Assignment: Reproduce precisely the lines between the start of the data below and the line with "one edge later.", both included.

Saved entries
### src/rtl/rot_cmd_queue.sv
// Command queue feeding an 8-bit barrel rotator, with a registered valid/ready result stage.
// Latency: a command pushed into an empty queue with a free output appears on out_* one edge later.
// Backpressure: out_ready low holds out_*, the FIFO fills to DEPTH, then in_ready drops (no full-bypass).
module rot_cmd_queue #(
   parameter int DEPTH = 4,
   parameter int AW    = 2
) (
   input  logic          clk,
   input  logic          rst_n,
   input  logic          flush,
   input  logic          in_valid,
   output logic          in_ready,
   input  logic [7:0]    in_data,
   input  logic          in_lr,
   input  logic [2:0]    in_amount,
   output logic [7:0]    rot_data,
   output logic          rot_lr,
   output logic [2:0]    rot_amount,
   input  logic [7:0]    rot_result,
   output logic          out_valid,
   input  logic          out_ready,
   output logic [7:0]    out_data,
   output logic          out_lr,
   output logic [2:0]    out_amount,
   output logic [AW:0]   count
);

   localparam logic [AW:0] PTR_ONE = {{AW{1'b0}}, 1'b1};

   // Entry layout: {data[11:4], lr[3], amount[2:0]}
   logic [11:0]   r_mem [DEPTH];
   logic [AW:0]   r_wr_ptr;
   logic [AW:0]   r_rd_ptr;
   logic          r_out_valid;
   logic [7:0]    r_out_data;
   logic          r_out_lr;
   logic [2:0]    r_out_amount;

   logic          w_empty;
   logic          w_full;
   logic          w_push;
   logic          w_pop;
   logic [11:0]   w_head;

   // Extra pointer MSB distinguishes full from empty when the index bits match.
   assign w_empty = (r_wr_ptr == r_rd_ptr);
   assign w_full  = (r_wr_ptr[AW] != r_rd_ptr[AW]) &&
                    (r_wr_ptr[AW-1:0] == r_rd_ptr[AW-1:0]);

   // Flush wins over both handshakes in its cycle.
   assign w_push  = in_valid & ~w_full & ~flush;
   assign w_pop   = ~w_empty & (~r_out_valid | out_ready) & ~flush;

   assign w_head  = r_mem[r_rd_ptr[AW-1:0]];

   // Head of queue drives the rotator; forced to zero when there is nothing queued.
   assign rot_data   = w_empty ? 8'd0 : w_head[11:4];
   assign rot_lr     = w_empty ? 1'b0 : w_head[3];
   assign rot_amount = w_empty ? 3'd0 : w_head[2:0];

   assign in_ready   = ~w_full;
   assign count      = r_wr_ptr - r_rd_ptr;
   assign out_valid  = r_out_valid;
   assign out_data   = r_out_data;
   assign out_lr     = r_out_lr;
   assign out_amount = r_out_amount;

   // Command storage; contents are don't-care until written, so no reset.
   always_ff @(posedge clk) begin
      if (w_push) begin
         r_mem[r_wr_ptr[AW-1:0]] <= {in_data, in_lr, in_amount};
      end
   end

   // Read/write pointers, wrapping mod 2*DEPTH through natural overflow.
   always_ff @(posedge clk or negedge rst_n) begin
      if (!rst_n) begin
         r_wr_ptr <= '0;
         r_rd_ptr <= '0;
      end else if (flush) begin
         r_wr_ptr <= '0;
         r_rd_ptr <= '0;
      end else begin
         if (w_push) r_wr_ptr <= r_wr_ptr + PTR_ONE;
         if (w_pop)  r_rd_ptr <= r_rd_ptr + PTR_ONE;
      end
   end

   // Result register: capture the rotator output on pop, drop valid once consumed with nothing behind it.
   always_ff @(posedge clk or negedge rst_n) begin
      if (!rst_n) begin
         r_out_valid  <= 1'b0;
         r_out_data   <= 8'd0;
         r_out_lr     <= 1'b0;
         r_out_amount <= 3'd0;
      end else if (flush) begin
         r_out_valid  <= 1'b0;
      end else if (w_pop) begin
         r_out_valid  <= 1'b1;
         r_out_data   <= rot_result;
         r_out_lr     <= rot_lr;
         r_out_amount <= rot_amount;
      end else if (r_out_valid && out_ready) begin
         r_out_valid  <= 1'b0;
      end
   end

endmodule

Solution below:
### src/rtl/rot_cmd_queue.sv
// Command queue feeding an 8-bit barrel rotator, with a registered valid/ready result stage.
// Latency: a command pushed into an empty queue with a free output appears on out_* one edge later.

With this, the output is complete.